Bibb County Superior Court Judge Verda Colvin advised a courtroom full of teenagers about recognizing the value of education and the path to a successful career.
Her harshly candid words brought some of these children to tears. According to Colvin she wanted to speak to their hearts and that’s what she did.
“You can have the ultimate experience—you can be in this body bag, listen to me. The way you’re going, you will go to jail or you will end up in this body bag. The only way someone will know you are in here is by this tag with your name on it. Stop acting like you’re trash,” she said.
These harsh, but necessary words from Colvin moved the teens to tears.
Colvin’s speech missed out a point: She forgot to mention that not only are black people frequently stopped by the police, but black communities receive far more attention from the police than white people. Moreover, black men are often charged and prosecuted differently than their white counterparts.

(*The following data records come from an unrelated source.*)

**src/rtl/step_sched_pkg.sv**
```systemverilog
// ============================================================================
// step_sched_pkg: shared types and elaboration helpers for step_scheduler
// Rev 1.0
// ============================================================================
`default_nettype none

package step_sched_pkg;

   typedef enum logic [1:0] {
      PAUSED = 2'd0,
      WAIT   = 2'd1,
      REQ    = 2'd2
   } sched_state_t;

   // Cycles between ticks for rate index sel.
   function automatic int rate_period(input int in_freq, input int base, input int sel);
      return in_freq / (base << sel);
   endfunction

   function automatic int cnt_width(input int period0);
      return (period0 > 1) ? $clog2(period0) : 1;
   endfunction

   function automatic int sel_width(input int num_rates);
      return (num_rates > 1) ? $clog2(num_rates) : 1;
   endfunction

endpackage

`default_nettype wire

```
**src/rtl/rate_tick.sv**
```systemverilog
// ============================================================================
// rate_tick: programmable-period tick generator (clock-enable divider)
// Rev 1.0
// ============================================================================
`default_nettype none

module rate_tick
   import step_sched_pkg::*;
#(
   parameter int IN_FREQUENCY = 10**7,
   parameter int BASE_RATE    = 1,
   parameter int NUM_RATES    = 8,
   parameter int SEL_W        = 3
) (
   input  logic             inclk,
   input  logic             rst_n,
   input  logic             en,
   input  logic [SEL_W-1:0] rate_sel,
   output logic             tick
);

   localparam int CNT_W   = cnt_width(rate_period(IN_FREQUENCY, BASE_RATE, 0));
   localparam int NUM_SEL = 1 << SEL_W;

   if (rate_period(IN_FREQUENCY, BASE_RATE, NUM_RATES - 1) < 2) begin : g_period_check
      $error("rate_tick: fastest rate period is below 2 cycles");
   end

   // Indices past the last rate reuse the last rate, so clamping costs no compare.
   logic [CNT_W-1:0] last_tbl [NUM_SEL];

   for (genvar i = 0; i < NUM_SEL; i++) begin : g_period
      localparam int IDX = (i < NUM_RATES) ? i : NUM_RATES - 1;
      assign last_tbl[i] = CNT_W'(rate_period(IN_FREQUENCY, BASE_RATE, IDX) - 1);
   end

   logic [SEL_W-1:0] sel_q;
   logic             loaded;
   logic [CNT_W-1:0] cnt;
   logic             changed;
   logic             at_last;

   assign changed = loaded && (sel_q != rate_sel);
   assign at_last = (cnt == last_tbl[rate_sel]);
   assign tick    = en && !changed && at_last;

   always_ff @(posedge inclk or negedge rst_n) begin
      if (!rst_n) begin
         sel_q  <= '0;
         loaded <= 1'b0;
         cnt    <= '0;
      end else begin
         sel_q  <= rate_sel;
         loaded <= 1'b1;
         if (!en || changed || at_last) begin
            cnt <= '0;
         end else begin
            cnt <= cnt + CNT_W'(1);
         end
      end
   end

endmodule

`default_nettype wire

```
**src/rtl/step_scheduler.sv**
```systemverilog
// ============================================================================
// step_scheduler: rate-driven generation-step requester with req/ack handshake
// Rev 1.0
// ============================================================================
`default_nettype none

module step_scheduler
   import step_sched_pkg::*;
#(
   parameter int IN_FREQUENCY = 10**7,
   parameter int BASE_RATE    = 1,
   parameter int NUM_RATES    = 8,
   parameter int GEN_WIDTH    = 32
) (
   input  logic                            inclk,
   input  logic                            rst_n,
   input  logic                            run,
   input  logic                            step_btn,
   input  logic [sel_width(NUM_RATES)-1:0] rate_sel,
   output logic                            step_req,
   input  logic                            step_ack,
   output logic                            busy,
   output logic                            overrun,
   input  logic                            clr_overrun,
   output logic [GEN_WIDTH-1:0]            gen_count
);

   localparam int SEL_W = sel_width(NUM_RATES);

   sched_state_t state;
   sched_state_t state_nx;
   logic         tick;
   logic         en;
   logic         done;

   // Counting starts the edge after leaving PAUSED, so the first tick lands P cycles later.
   assign en   = run && (state != PAUSED);
   assign done = (state == REQ) && step_ack;

   rate_tick #(
      .IN_FREQUENCY (IN_FREQUENCY),
      .BASE_RATE    (BASE_RATE),
      .NUM_RATES    (NUM_RATES),
      .SEL_W        (SEL_W)
   ) u_rate_tick (
      .inclk    (inclk),
      .rst_n    (rst_n),
      .en       (en),
      .rate_sel (rate_sel),
      .tick     (tick)
   );

   always_comb begin
      state_nx = state;
      case (state)
         PAUSED: begin
            if (run)           state_nx = WAIT;
            else if (step_btn) state_nx = REQ;
         end
         WAIT: begin
            if (!run)          state_nx = PAUSED;
            else if (tick)     state_nx = REQ;
         end
         REQ: begin
            if (step_ack)      state_nx = run ? WAIT : PAUSED;
         end
         default:              state_nx = PAUSED;
      endcase
   end

   always_ff @(posedge inclk or negedge rst_n) begin
      if (!rst_n) begin
         state     <= PAUSED;
         step_req  <= 1'b0;
         overrun   <= 1'b0;
         gen_count <= '0;
      end else begin
         state    <= state_nx;
         step_req <= (state_nx == REQ);
         if (done) begin
            gen_count <= gen_count + GEN_WIDTH'(1);
         end
         // A tick meeting an outstanding step is dropped; setting beats clearing.
         if ((state == REQ) && tick) begin
            overrun <= 1'b1;
         end else if (clr_overrun) begin
            overrun <= 1'b0;
         end
      end
   end

   assign busy = step_req;

endmodule

`default_nettype wire
```
**config.mk**
```make
export PLATFORM = sky130hd
export DESIGN_NAME = step_scheduler
export DESIGN_NICKNAME = d
export VERILOG_FILES = /design/src/rtl/step_sched_pkg.sv /design/src/rtl/rate_tick.sv /design/src/rtl/step_scheduler.sv
export SDC_FILE = /design/constraint.sdc
export NUM_CORES = 1
export LEC_CHECK = 0
export CAP_MARGIN = 20
export CORE_MARGIN = 5
export CORE_UTILIZATION = 60
export DETAILED_ROUTE_END_ITERATION = 8
export PLACE_DENSITY = 0.85
export SLEW_MARGIN = 20
export SYNTH_ARGS = -nofsm -noshare
export SYNTH_HDL_FRONTEND = slang
export SYNTH_HIERARCHICAL = 1
export SYNTH_SLANG_ARGS = --single-unit
```
**constraint.sdc**
```tcl
create_clock -name inclk -period 3.53 [get_ports inclk]
set_clock_uncertainty 0.1 [all_clocks]
set_input_delay 0.706 -clock inclk [delete_from_list [all_inputs] [get_ports inclk]]
set_output_delay 0.706 -clock inclk [all_outputs]
set_load 0.02 [all_outputs]
```
== After elaboration in Yosys (flattened, before gate mapping) ==
Memories as Yosys holds them, arrays and structs flattened.
Cells that the tools add are included.

* Bits in registers: 64
* Memory bits (read-only): 192
* Input port bits: 9
* Output and inout bits: 35
* Logic and storage cells: 42
* Memories: 1

{| class="wikitable"
|+ Memories
! name !! depth !! bits a word !! read ports !! clocked after Yosys merged registers in !! wr ports !! RTL line !! source
|-
| (name not given) || 8 || 24 || 1 || 0 || 0 || rate_tick.sv:44 || <nowiki>assign at_last = (cnt == last_tbl[rate_sel]);</nowiki>
|}

* $add $sub $neg: 2
* $lt $le $gt $ge: 1
* Eq/ne operators: 5
* Muxes and demuxes: 12
* Bitwise gates (word level): 1
* Reduce and logical (&&, ||, !) cells: 13

{| class="wikitable"
|+ Operators with widths
! operator !! count
|-
| $mux W24 || 3
|-
| $add A32 B1 Y32 const B || 1
|-
| $add A24 B1 Y24 const B || 1
|-
| $eq A24 B24 Y1 || 1
|-
| $mux W2 || 5
|-
| $logic_and A1 B1 Y1 || 6
|-
| $pmux W2 S3 || 1
|-
| $eq A2 B2 Y1 const B || 2
|-
| $ge A4 B4 Y1 const B || 1
|-
| $not A3 Y4 || 1
|-
| $reduce_bool A2 Y1 || 2
|-
| $mux W1 || 3
|-
| $ne A3 B3 Y1 || 1
|-
| $eq A2 B1 Y1 const B || 1
|-
| $logic_not A1 Y1 || 2
|-
| $logic_not A2 Y1 || 1
|-
| $logic_or A1 B1 Y1 || 2
|}

== Logic depth before layout (Yosys ltp) ==
Gate-level depths: netlist of the first run.

* Word-level depth: 10
* Mapped depth: 12
* Mapped depth without buffers: 10

== Cells and area by module ==
The synthesis of the first run kept the hierarchy.

{| class="wikitable"
|+ By module, submodules not included
! module !! instances !! cells an instance !! area an instance (sq um) !! seq. area each (sq um)
|-
| rate_tick || 1 || 219 || 1995.7 || 700.7
|-
| step_scheduler || 1 || 143 || 1646.6 || 900.9
|}

== Least setup slack after synthesis of the first run ==
OpenSTA, ideal clock, no wires.

* Path kind: input to register
* Start point: input rate_sel[1]
* End point: register state[0]
* Setup time: 0.119 ns
* Data arrival time: 3.014 ns
* Required time: 3.311 ns
* Path slack: 0.297 ns
* Cell stages on the path: 12
* Path buffers: 2
* Cells stage by stage: buf_2 inv_1 ha_1 buf_4 inv_2 a221o_1 a221oi_2 nand4_2 or3_1 a211oi_2 o22ai_1 and2_1

* Cells in the longest elaborated chain, start to end: 9
* Elaborated cells on any way between the ends: 13
* Those cells by class: eq/ne (2); mux (5); bitwise (1); reduce/logical (4); memory (1)

{| class="wikitable"
|+ RTL lines
! element !! RTL line !! source
|-
| start, declared || step_scheduler.sv:19 || <nowiki>input logic [sel_width(NUM_RATES)-1:0] rate_sel,</nowiki>
|-
| $not A3 Y4 (implied by the code) || rate_tick.sv:44 ||
|-
| $mem_v2 Z8 W24 || -- ||
|-
| $mux W24 (implied by the code) (2 in a row) || rate_tick.sv:44 ||
|-
| $eq A24 B24 Y1 || rate_tick.sv:44 ||
|-
| $logic_and A1 B1 Y1 (*) || rate_tick.sv:45 || <nowiki>assign tick = en && !changed && at_last;</nowiki>
|-
| net tick || step_scheduler.sv:32 || <nowiki>logic tick;</nowiki>
|-
| $mux W2 (*) || step_scheduler.sv:62 || <nowiki>else if (tick) state_nx = REQ;</nowiki>
|-
| $mux W2 (*) || step_scheduler.sv:61 || <nowiki>if (!run) state_nx = PAUSED;</nowiki>
|-
| $pmux W2 S3 (*) || step_scheduler.sv:55 || <nowiki>case (state)</nowiki>
|-
| net state_nx[0] || step_scheduler.sv:31 || <nowiki>sched_state_t state_nx;</nowiki>
|-
| end signal, assigned || step_scheduler.sv:78 || <nowiki>state <= state_nx;</nowiki>
|-
| end, declared || step_scheduler.sv:30 || <nowiki>sched_state_t state;</nowiki>
|}

Mark *: on every way through the listed nets, which the timed path passes. The rest lies on a longest branch. The select of a mux whose other input is x is not followed.
A chain may end at the register's enable or synchronous reset.

== Worst setup path in the final report of the first run ==
* Start point: input rate_sel[0]
* End point: register state[0]

The elaborated chain is that of the path after synthesis.

==> results of run 1 <==
==> cell families (layout without fill, tap and decap cells) <==
kind of cell    Yosys count  in the layout  synth area share (%)
xor+xnor                 74             74                  17.8
flops                    64             64                  44.0
simple gates            149            149                  23.2
other cells               1              1                 0.103
mux                       3              3                 0.859
fa+ha+maj                 8              8                  2.75
buf+inv                  32             86                  4.95
compound gates           31             31                  6.36
==> layout by cell type, fill, tap and decap left out, drive strengths merged, types with 3 or more instances in the layout <==
| cell type | synthesis | layout |
|---|---|---|
| a31oi | 3 | 3 |
| and2 | 3 | 3 |
| and3 | 5 | 5 |
| o22ai | 3 | 3 |
| a21oi | 5 | 5 |
| inv | 14 | 15 |
| clkbuf | 3 | 9 |
| and4 | 4 | 4 |
| o21ai | 7 | 7 |
| clkinv | 0 | 4 |
| xor2 | 31 | 31 |
| a211oi | 3 | 3 |
| nor2b | 4 | 4 |
| nand4b | 4 | 4 |
| ha | 8 | 8 |
| dfrtp | 64 | 64 |
| xnor2 | 43 | 43 |
| nor3 | 5 | 5 |
| nand3 | 19 | 19 |
| nand4 | 22 | 22 |
| or2 | 3 | 3 |
| buf | 15 | 14 |
| nor2 | 38 | 38 |
| nand2 | 24 | 24 |
| clkdlybuf4s50 | 0 | 42 |
==> per-stage QoR <==
step           total power (uW)  hold slack (ps)
5_1_grt                    1590              398
2_1_floorplan               902              310
3_3_place_gp                982              368
6_report                   1510              349
3_5_place_dp                986              370
4_1_cts                    1530              368
==> final cells by class <==
type | count | area share [%]
multi-input combinational | 266 | 43.1
tap | 75 | 2.17
sequential | 64 | 37.1
inverter | 14 | 1.22
clock buffer | 9 | 2.87
timing repair buffer | 56 | 12.4
clock inverter | 7 | 1.10
==> how the worst max path moves through the flow <==
stage                 from                  to  slack [ps]  cells after the start
2_1_floorplan  rate_sel[1]  state[0]$_DFF_PN0_         300                     12
5_1_grt        rate_sel[0]      busy$_DFF_PN0_          80                     12
3_3_place_gp   rate_sel[0]  state[0]$_DFF_PN0_          60                     12
6_report       rate_sel[0]  state[0]$_DFF_PN0_         240                     12
4_1_cts        rate_sel[0]  state[0]$_DFF_PN0_         270                     12
3_5_place_dp   rate_sel[0]  state[0]$_DFF_PN0_         -40                     12
==> power by group through the flow <==
| stage | sequential (uW) | clock, uW | combinational (uW) |
|---|---|---|---|
| after floorplan | 809 | 0 | 92.9 |
| after global placement | 795 | 0 | 187 |
| after detailed placement | 795 | 0 | 191 |
| after CTS | 782 | 554 | 193 |
| after global routing | 787 | 593 | 209 |
| final | 782 | 543 | 190 |
==> worst max-delay path: stages <==
cell and delay, ps:
clkdlybuf4s50_1 480, inv_1 80, ha_1 330, buf_4 180, nor4bb_1 290, o211ai_1 130, o21ai_0 80, o21ai_1 90
or3_1 430, a211oi_2 310, o22ai_1 130, and2_1 170
==> sequential cells by signal, summed over array words and instances, names as in the netlist <==
| register | flops |
|---|---|
| u_rate_tick/sel_q | 3 |
| gen_count | 32 |
| state | 2 |
| overrun | 1 |
| u_rate_tick/cnt | 24 |
| u_rate_tick/loaded | 1 |
| busy | 1 |
==> layer usage <==
layer | up-vias | share of wire (%)
li1 | 1341 | -
met1 | 1352 | 46
met2 | 78 | 47
met3 | 16 | 5.1
met4 | 0 | 2.4
met5 | - | 0
==> results.md, run 1 <==
- DP Cell Count: 475
- Lkg Pwr: 0.00183 uW
- Min Tclk post-route: 3290 ps
- Asr flop ratio synth: 100%
- Worst IR Drop VDD: 0.343 mV
- Largest net degree at the start of global routing: 38
- Post-synth EDFFs: 0
- Sequential-to-total area share from yosys stat: 44.0%
- Vias in the first global route: 2,800
- Post-detail-place hpwl: 5740 microns
- Unique masters post-synth: a little under 60
- CTS sink count: 64
- Met2 track demand over resource: 35.3%
- Psw: roughly 420 uW
- CTS tree: yes
- Overflow after GRT: 0
- Final worst slack: roughly 240 ps
- Via count: 2,787
- Clock root buffer: clkbuf_8
- Final Non-Filler Cells: approximately 500
- Mean post-synth cell area: 10.1 sq um
- Fmax: 304 MHz
- RR Endpoint: state[0]$_DFF_PN0_
- Critical path capture point type: flip-flop
- Largest area contributor in the netlist: dfrtp_1
- Internal: 1100 uW
- I/O Pins: 44
- Setup WS pre-CTS: -36.2 ps
- CP Class: in2reg
- Detail Route Antenna Nets: 0
- Tightest Hold Check Type: in2async
- Initial Utilization: 61.5%
- Endpoints failing hold: 0
- Count leader, synth: dfrtp_1
- Post-Route WL: roughly 7900 microns
- Detailed-route DRC error count: 0
- Layout cells sized above 1: 10.6%
- Die ar.: 7730 sq um
- Final slew viol count: 0
- Ys Warns: 6
- Top Usage Layer GRT: met2
- Required time at the worst-slack endpoint: 3650 ps
- FP Rows: 28
- Critical path launch point type: input port
- Hold_buf cts: 0
- Yosys reg bits: 64
- First-pass GRT wire length: around 14,000 microns
- Post-synth top cells: dfrtp_1 (64), xnor2_1 (43), nor2_1 (38)
- Sequential share of power: between 50% and 60%
- Worst Path Arrival: 3410 ps
- 1st-iter DRT viols: 198
- Area delta synth->final: 18.5%
- Syn Inst Count: 362
- Met3 Use GR: 6.11%
- Initial antenna violation count: 0
- Core ar.: 5920 sq um
- PwrDens: 351 nW/um^2
- MaxCap Viol Count: 0
- GR met1 Demand/Resource: between 30 and 40%
- Combinational share of power: 12.6%
- Dpl cell area: 4140 sq um
- Worst slew margin: 45.2%
- Setup TNS: 0 ps
- Routed len/inst: roughly 16 microns
- Syn_nets: roughly 380
- Skew-Pair Late Insertion Delay: approximately 330 ps
- Max Fanout on Critical Path: 8
- Fin crit share: 93.3%
- Max Root-Sink Buffers: 2
- Share of the synthesized area in the top cell type: 44.0%
- Worst slew pin tran: 814 ps
- H-tree depth: 3
- Vias/cell: 5.68
- R2r worst-path depth: 7
- Register area: 1600 sq um
- Post-cts sizing count: 0
- R2R Path Start: u_rate_tick/cnt[22]$_DFF_PN0_
- Top area cells in the synthesized netlist: dfrtp_1 (44%), xnor2_1 (10%), xor2_1 (7.5%), nor2_1 (3.9%), nand4_1 (3.3%)
- Final Net Count: approximately 430
- Die Y: around 88 microns
- Port bufs: 43
- Outcome: completed
- Clock power frac: a little over a third
- Die Width: 87.9 microns
- Final Cell Area: 4320 sq um
- Final setup fails: 0
- Ys flop type: dfrtp_1
- FF-to-FF setup slack: 1060 ps
- Area of the multi-input gates: 1860 sq um
- Setup bufs post-CTS: 0
- DR pass1 iterations: 4
- Reg clk slew, reported paths: 70 ps
- Fillers: between 400 and 500
- CTS Buf Count: 9
- Switching Share: ~28%
- RSZ-0062 raised after global routing: false
- Finished Core Util: 72.9%
- RD Place Congestion: 0.909
- Mapped Area: 3640 sq um
- Antenna diodes: 0
- Total track usage: roughly 23%
Power figures use the tool's default switching activity.
==> run 2, diff against run 1 <==
Settings changed: PLACE_DENSITY 0.85 to 0.81.
==> run 2 against run 1 <==
  * Sequential share of layout area decreased by 0.25 points
  * Power increased by 2.0%
  * First-iteration DRC count decreased by 20%
  * Critical endpoint unchanged
  * Largest power group unchanged
  * Highest routed layer unchanged
==> results.md, run 2 (same netlist as run 1, synthesis figures left out) <==
- Detail Route Antenna Nets: 0 (unchanged)
- Hold_buf cts: 0 (unchanged)
- CTS sink count: 64 (unchanged)
- CTS Buf Count: 9 (unchanged)
- Met2 track demand over resource: 34.5% (-0.82 points)
- Required time at the worst-slack endpoint: 3670 ps (+20 ps)
- Clock root buffer: clkbuf_8
- Lkg Pwr: 0.00185 uW (+0.81%)
- Met3 Use GR: 4.42% (-1.7 points)
- FF-to-FF setup slack: 1060 ps (about the same)
- Detailed-route DRC error count: 0 (unchanged)
- Min Tclk post-route: 3260 ps (-28.4 ps)
- Outcome: completed
- Fin crit share: 92.4% (-0.80 points)
- RR Endpoint: state[0]$_DFF_PN0_
- Worst slew pin tran: 885 ps (+71.3 ps)
- H-tree depth: 3 (unchanged)
- Area delta synth->final: 19.3%
- Antenna diodes: 0 (unchanged)
- Dpl cell area: 4160 sq um (+0.48%)
- Post-cts sizing count: 0 (unchanged)
- DR pass1 iterations: 4 (unchanged)
- RSZ-0062 raised after global routing: false
- Via count: 2,767 (-0.72%)
- Worst slew margin: 40.4% (-4.8 points)
- Overflow after GRT: 0 (unchanged)
- Layout cells sized above 1: 10.8% (+0.21 points)
- Top Usage Layer GRT: met2
- Die ar.: 7730 sq um (unchanged)
- Largest regs: gen_count: 32 flops, u_rate_tick/cnt: 24 flops, u_rate_tick/sel_q: 3 flops
- Commonest non-fill, non-tap cell in the layout: dfrtp_1
- Final Cell Area: 4340 sq um (+0.67%)
- Most frequent cells in the layout: dfrtp_1 (64), xnor2_1 (43), clkdlybuf4s50_1 (42)
- Worst Path Arrival: 3400 ps (about the same)
- PwrDens: 356 nW/um^2 (+1.4%)
- GR met1 Demand/Resource: 29.9% (-0.26 points)
- Worst IR Drop VDD: 0.460 mV (+34%)
- Port bufs: 43 (unchanged)
- Finished Core Util: 73.4% (+0.49 points)
- R2r worst-path depth: 7 (unchanged)
- Vias/cell: 5.62 (-0.92%)
- Die Width: 87.9 microns (unchanged)
- R2R Path Start: u_rate_tick/cnt[22]$_DFF_PN0_
- CTS tree: yes
- I/O Pins: 44 (unchanged)
- Max Root-Sink Buffers: 2 (unchanged)
- CP Class: in2reg
- First-pass GRT wire length: 13,100 microns (-3.5%)
- RD Place Congestion: 0.902 (-0.73%)
- Die Y: 87.9 microns (unchanged)
- Initial antenna violation count: 0 (unchanged)
- Vias in the first global route: 2,698 (-3.6%)
- MaxCap Viol Count: 0 (unchanged)
- Routed len/inst: 16.0 microns (-0.42%)
- Critical path capture point type: flip-flop
- Critical path launch point type: input port
- Post-Route WL: 7890 microns (-0.22%)
- Initial Utilization: 61.5% (unchanged)
- Reg clk slew, reported paths: 70 ps (about the same)
- Skew-Pair Late Insertion Delay: 350 ps (+20 ps)
- Final setup fails: 0 (unchanged)
- Final slew viol count: 0 (unchanged)
- Largest register FFs: 32 (unchanged)
- Setup bufs post-CTS: 0 (unchanged)
- Total track usage: 22.2% (-0.34 points)
- Fmax: 306 MHz (+0.87%)
- Core ar.: 5920 sq um (unchanged)
- Most flop-heavy register: gen_count
- Endpoints failing hold: 0 (unchanged)
- Post-detail-place hpwl: 5710 microns (-0.52%)
- 1st-iter DRT viols: 159 (-20%)
- Final Net Count: 429 (+0.23%)
- Tightest Hold Check Type: in2async
- Max Fanout on Critical Path: 7 (-1)
- FP Rows: 28 (unchanged)
- Largest net degree at the start of global routing: 28 (-26%)
[run 2: layout make-up]
type | count | area (sq um)
clock buffers | 10 | 138
clock inverters | 6 | 42.5
fillers | 449 | 1580
inverters | 14 | 52.6
multi-input cells | 266 | 1860
flip-flops and latches | 64 | 1600
well taps | 75 | 93.8
repair buffers | 57 | 556
[run 2: per-stage QoR]
| step | hold WS [ps] | TNS [ps] | power, uW | worst slack, ps | instances |
|---|---|---|---|---|---|
| 3_3_place_gp | 361 | 0 | 983 | 42.5 | 476 |
| 3_5_place_dp | 372 | -47.9 | 992 | -47.9 | 476 |
| 5_1_grt | 191 | 0 | 1610 | 91.3 | 492 |
| 6_report | 160 | 0 | 1550 | 267 | 492 |
| 2_1_floorplan | 310 | 0 | 902 | 297 | 362 |
| 4_1_cts | 164 | 0 | 1560 | 292 | 492 |
[run 2: worst max path at each step]
stage	startpoint	end	slack, ps	cells after the start
4_1_cts	rate_sel[1]	state[0]$_DFF_PN0_	290	12
2_1_floorplan	rate_sel[1]	state[0]$_DFF_PN0_	300	12
3_3_place_gp	rate_sel[1]	state[0]$_DFF_PN0_	40	12
6_report	rate_sel[1]	state[0]$_DFF_PN0_	270	12
3_5_place_dp	rate_sel[1]	state[0]$_DFF_PN0_	-50	12
5_1_grt	rate_sel[1]	state[0]$_DFF_PN0_	90	12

The disproportionate number of black people in prison is not conditioned by the fact that black people are prone to committing more crimes; it is a result of the role race plays in the criminal justice system which goes, far beyond profiling.
Even though African Americans and whites use and sell drugs at the same rate, black men are almost 12 times more likely to go to prison than white men.
From the very beginning, black folks have always been targeted by the police with their fate depending not solely on the poor decisions they make, but also on the unjust system in which they live.